:: Source material ::
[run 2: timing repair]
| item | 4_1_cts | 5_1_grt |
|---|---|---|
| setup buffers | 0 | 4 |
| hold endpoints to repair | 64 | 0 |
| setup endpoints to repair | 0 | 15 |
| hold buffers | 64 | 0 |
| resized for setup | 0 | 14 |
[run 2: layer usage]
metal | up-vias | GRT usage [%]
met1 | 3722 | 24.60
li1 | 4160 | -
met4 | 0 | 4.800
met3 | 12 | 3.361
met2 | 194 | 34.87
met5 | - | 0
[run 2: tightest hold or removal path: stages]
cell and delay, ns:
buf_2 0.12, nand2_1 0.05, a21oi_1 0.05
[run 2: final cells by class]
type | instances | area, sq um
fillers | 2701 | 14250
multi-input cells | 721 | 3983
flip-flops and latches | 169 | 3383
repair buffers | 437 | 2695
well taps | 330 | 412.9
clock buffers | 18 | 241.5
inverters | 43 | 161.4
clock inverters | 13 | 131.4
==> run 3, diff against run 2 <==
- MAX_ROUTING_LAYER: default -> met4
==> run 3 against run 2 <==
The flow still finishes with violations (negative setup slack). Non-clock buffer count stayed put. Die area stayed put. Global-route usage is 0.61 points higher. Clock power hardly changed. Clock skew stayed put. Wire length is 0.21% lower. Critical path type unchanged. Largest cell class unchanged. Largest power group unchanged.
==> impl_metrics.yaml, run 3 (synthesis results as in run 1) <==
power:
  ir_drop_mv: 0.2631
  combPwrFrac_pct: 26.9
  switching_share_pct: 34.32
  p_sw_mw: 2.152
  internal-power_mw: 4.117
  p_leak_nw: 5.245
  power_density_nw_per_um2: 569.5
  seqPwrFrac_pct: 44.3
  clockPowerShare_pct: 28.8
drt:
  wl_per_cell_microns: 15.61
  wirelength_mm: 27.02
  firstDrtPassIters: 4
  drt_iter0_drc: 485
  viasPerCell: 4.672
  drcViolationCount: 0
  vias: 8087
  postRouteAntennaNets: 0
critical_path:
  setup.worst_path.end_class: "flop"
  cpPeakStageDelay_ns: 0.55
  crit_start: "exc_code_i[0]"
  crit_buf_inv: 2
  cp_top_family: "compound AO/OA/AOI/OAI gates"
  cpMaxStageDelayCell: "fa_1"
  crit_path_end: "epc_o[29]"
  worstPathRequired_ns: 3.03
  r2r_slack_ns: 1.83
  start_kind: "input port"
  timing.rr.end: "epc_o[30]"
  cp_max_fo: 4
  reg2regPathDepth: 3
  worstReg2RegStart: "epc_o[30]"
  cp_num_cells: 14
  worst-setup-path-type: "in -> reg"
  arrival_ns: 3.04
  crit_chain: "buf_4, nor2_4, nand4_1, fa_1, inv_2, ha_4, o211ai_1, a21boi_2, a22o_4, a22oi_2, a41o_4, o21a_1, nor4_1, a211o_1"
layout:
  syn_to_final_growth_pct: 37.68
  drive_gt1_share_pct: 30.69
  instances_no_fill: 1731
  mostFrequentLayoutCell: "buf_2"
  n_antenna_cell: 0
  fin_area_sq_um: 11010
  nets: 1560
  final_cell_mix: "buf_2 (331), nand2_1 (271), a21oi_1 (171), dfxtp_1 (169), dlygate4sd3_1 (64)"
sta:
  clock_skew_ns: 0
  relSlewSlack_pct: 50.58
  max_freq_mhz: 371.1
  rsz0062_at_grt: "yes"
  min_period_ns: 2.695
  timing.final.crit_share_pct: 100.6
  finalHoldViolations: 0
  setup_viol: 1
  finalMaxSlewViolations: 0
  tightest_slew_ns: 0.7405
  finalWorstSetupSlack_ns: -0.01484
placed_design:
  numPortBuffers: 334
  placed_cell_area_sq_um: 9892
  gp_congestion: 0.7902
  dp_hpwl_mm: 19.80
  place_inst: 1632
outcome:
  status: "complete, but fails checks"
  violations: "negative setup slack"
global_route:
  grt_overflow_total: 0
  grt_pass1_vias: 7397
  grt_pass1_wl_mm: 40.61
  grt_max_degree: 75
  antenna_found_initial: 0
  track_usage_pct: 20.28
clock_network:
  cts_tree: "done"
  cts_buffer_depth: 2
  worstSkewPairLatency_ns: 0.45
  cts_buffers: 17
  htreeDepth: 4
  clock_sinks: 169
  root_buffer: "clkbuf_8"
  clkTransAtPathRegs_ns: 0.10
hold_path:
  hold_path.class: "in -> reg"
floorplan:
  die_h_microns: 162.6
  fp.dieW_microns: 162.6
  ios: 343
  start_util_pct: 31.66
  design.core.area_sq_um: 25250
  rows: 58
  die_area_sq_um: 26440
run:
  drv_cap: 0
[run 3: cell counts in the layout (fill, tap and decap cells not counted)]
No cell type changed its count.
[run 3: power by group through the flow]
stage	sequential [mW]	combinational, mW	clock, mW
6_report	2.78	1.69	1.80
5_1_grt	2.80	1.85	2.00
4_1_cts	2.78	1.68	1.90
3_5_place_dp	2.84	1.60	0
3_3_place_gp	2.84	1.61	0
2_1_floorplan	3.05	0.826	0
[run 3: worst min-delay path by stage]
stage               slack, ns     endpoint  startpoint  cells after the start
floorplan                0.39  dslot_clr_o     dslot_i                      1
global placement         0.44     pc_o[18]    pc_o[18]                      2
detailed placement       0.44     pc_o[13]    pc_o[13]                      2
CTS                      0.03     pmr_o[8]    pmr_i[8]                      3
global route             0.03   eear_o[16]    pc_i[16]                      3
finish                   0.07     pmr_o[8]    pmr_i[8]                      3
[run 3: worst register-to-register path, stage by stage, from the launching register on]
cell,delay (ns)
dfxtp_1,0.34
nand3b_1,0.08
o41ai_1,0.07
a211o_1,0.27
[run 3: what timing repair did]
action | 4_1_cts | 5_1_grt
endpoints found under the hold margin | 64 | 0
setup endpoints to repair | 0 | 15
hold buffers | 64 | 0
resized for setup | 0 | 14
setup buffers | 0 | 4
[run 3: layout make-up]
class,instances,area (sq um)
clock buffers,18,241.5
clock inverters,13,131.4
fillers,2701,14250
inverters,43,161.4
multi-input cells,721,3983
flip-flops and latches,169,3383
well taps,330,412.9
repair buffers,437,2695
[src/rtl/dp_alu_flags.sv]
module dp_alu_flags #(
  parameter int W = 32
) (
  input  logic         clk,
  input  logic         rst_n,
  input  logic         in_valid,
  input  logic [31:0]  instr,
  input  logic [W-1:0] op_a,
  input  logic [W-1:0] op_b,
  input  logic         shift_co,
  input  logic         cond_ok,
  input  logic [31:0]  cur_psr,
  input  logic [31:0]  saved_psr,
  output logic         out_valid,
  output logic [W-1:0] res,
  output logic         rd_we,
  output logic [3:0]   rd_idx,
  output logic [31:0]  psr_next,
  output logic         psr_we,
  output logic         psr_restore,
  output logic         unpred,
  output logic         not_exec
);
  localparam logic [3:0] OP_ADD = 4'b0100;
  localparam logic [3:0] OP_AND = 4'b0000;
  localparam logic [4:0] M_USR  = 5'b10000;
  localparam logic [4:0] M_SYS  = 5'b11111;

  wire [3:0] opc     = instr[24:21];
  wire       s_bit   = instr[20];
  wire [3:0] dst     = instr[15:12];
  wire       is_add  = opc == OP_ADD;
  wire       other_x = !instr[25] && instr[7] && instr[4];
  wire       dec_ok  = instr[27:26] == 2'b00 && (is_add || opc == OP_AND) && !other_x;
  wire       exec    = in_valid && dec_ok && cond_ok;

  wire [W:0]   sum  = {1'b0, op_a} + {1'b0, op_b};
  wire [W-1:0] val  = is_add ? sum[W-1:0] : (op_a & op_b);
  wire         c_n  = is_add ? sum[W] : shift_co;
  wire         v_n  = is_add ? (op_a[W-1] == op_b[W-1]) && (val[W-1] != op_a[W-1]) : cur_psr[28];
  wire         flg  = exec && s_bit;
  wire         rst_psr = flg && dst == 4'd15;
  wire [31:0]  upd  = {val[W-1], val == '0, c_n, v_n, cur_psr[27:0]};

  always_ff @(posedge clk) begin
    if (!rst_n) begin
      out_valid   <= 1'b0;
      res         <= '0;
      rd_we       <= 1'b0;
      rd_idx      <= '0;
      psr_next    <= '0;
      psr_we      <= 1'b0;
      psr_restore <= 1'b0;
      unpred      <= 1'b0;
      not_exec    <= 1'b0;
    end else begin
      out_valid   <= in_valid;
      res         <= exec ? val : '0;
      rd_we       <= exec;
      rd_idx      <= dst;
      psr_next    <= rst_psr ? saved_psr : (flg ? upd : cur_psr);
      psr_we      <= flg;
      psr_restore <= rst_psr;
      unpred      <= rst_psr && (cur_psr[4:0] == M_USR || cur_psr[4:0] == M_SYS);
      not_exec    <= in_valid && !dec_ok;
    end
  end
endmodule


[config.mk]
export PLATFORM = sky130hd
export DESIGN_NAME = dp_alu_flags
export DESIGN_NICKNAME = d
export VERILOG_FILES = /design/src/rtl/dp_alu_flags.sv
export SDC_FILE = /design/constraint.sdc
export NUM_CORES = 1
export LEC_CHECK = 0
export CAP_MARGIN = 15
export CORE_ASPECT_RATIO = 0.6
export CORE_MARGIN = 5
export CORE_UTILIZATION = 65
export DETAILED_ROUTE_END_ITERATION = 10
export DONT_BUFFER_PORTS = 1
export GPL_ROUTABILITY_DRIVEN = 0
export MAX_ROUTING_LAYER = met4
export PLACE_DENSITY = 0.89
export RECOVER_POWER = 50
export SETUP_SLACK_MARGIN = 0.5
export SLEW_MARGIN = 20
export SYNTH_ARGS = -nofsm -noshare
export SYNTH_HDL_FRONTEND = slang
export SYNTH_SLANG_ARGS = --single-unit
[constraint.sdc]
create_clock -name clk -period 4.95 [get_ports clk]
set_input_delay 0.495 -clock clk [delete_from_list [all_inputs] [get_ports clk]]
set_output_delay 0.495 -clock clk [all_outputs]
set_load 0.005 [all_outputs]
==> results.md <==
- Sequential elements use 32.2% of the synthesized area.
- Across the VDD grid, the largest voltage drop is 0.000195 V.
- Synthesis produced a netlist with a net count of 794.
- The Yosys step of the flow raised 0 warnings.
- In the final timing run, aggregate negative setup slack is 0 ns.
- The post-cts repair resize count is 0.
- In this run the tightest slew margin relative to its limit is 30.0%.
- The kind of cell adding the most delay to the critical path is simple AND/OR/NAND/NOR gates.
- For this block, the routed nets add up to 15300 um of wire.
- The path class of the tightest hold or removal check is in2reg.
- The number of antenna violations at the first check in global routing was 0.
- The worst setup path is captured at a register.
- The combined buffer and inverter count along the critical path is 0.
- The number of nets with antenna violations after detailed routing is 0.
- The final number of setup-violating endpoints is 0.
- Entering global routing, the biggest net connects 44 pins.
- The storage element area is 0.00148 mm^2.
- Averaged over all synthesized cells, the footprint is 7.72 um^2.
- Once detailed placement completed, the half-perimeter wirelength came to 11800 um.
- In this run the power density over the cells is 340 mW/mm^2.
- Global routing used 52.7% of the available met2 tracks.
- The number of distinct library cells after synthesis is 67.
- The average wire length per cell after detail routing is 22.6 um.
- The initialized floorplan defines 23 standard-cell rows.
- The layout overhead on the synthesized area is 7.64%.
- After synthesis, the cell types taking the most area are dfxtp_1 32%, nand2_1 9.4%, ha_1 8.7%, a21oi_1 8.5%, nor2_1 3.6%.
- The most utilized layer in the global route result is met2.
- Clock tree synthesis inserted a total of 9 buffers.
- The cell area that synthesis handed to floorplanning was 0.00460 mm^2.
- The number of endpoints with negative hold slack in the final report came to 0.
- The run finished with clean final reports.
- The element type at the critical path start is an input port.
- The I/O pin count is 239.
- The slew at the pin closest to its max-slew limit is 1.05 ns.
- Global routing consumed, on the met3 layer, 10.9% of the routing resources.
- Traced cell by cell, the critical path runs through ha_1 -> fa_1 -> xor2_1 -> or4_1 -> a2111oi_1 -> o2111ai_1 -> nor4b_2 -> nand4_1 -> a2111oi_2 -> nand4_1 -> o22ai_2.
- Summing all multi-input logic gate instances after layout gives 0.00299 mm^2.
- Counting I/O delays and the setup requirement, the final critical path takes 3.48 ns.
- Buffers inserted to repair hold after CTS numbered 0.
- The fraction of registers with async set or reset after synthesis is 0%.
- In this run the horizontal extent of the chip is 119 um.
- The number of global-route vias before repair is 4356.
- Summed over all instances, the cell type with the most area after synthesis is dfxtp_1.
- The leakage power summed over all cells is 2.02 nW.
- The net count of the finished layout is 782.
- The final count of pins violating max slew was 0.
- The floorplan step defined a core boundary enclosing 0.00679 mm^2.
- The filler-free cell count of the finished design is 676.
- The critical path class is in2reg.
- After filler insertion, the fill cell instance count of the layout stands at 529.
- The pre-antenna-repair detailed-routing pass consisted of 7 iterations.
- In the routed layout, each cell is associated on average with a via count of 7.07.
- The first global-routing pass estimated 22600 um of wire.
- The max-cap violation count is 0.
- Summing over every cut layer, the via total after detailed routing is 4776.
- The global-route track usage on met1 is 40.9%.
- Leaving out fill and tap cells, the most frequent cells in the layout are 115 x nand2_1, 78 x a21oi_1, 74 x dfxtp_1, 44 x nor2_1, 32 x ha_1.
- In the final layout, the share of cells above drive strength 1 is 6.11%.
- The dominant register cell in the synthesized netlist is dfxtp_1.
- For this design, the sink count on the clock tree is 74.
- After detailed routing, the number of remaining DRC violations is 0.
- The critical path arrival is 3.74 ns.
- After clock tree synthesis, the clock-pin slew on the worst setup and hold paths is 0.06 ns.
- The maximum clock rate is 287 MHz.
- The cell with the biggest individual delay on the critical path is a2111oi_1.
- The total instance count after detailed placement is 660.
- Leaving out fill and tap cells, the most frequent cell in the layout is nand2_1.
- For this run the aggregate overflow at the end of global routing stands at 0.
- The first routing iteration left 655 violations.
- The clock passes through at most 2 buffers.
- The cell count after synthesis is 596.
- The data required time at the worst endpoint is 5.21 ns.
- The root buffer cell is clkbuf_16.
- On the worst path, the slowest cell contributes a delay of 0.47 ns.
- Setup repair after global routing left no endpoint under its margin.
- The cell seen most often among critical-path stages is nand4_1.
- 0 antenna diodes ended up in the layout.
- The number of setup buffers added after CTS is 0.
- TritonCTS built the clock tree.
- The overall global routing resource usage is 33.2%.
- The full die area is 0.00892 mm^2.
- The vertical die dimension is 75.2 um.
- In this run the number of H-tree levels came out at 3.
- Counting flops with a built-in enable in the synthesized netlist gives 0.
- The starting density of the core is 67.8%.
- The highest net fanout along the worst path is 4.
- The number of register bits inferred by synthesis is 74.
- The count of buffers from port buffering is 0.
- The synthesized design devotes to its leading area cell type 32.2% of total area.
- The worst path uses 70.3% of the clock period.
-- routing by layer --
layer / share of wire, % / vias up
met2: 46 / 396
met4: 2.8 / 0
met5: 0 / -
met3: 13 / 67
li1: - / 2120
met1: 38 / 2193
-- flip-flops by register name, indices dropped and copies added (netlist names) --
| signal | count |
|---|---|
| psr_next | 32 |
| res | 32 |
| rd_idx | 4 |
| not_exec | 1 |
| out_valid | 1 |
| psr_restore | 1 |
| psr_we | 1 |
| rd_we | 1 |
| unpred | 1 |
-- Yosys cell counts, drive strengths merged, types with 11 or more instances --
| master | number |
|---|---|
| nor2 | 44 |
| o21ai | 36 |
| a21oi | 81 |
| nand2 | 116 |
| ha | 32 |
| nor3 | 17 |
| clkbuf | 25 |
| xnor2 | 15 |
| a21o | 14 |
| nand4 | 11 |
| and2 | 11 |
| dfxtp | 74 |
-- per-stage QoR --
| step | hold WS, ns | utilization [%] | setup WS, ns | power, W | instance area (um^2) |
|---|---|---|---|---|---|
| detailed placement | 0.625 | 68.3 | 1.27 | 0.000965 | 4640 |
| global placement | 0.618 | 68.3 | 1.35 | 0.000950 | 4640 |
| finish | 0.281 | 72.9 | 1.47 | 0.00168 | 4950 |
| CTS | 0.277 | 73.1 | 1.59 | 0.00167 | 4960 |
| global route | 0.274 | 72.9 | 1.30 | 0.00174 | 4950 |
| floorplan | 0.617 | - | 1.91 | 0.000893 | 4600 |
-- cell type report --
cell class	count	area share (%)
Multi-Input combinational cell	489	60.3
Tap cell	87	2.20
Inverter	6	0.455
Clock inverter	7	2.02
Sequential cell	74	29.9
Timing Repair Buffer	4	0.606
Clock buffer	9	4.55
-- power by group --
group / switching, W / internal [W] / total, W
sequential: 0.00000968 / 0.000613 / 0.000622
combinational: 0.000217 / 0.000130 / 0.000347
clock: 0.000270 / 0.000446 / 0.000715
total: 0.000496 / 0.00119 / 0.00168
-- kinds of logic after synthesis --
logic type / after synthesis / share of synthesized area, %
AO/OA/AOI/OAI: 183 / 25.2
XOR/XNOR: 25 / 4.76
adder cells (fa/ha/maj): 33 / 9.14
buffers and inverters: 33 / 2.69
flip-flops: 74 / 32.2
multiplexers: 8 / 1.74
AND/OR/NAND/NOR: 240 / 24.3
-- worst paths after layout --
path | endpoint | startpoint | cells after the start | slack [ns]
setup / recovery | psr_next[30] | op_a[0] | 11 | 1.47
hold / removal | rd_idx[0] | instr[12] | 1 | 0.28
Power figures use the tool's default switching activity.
:::
Problem details — In the entries above, restate word for word the lines between the one holding "action | 4_1_cts | 5_1_grt" and the one holding "well taps,330,412.9", inclusive, and nothing besides.

Answer section —
action | 4_1_cts | 5_1_grt
endpoints found under the hold margin | 64 | 0
setup endpoints to repair | 0 | 15
hold buffers | 64 | 0
resized for setup | 0 | 14
setup buffers | 0 | 4
[run 3: layout make-up]
class,instances,area (sq um)
clock buffers,18,241.5
clock inverters,13,131.4
fillers,2701,14250
inverters,43,161.4
multi-input cells,721,3983
flip-flops and latches,169,3383
well taps,330,412.9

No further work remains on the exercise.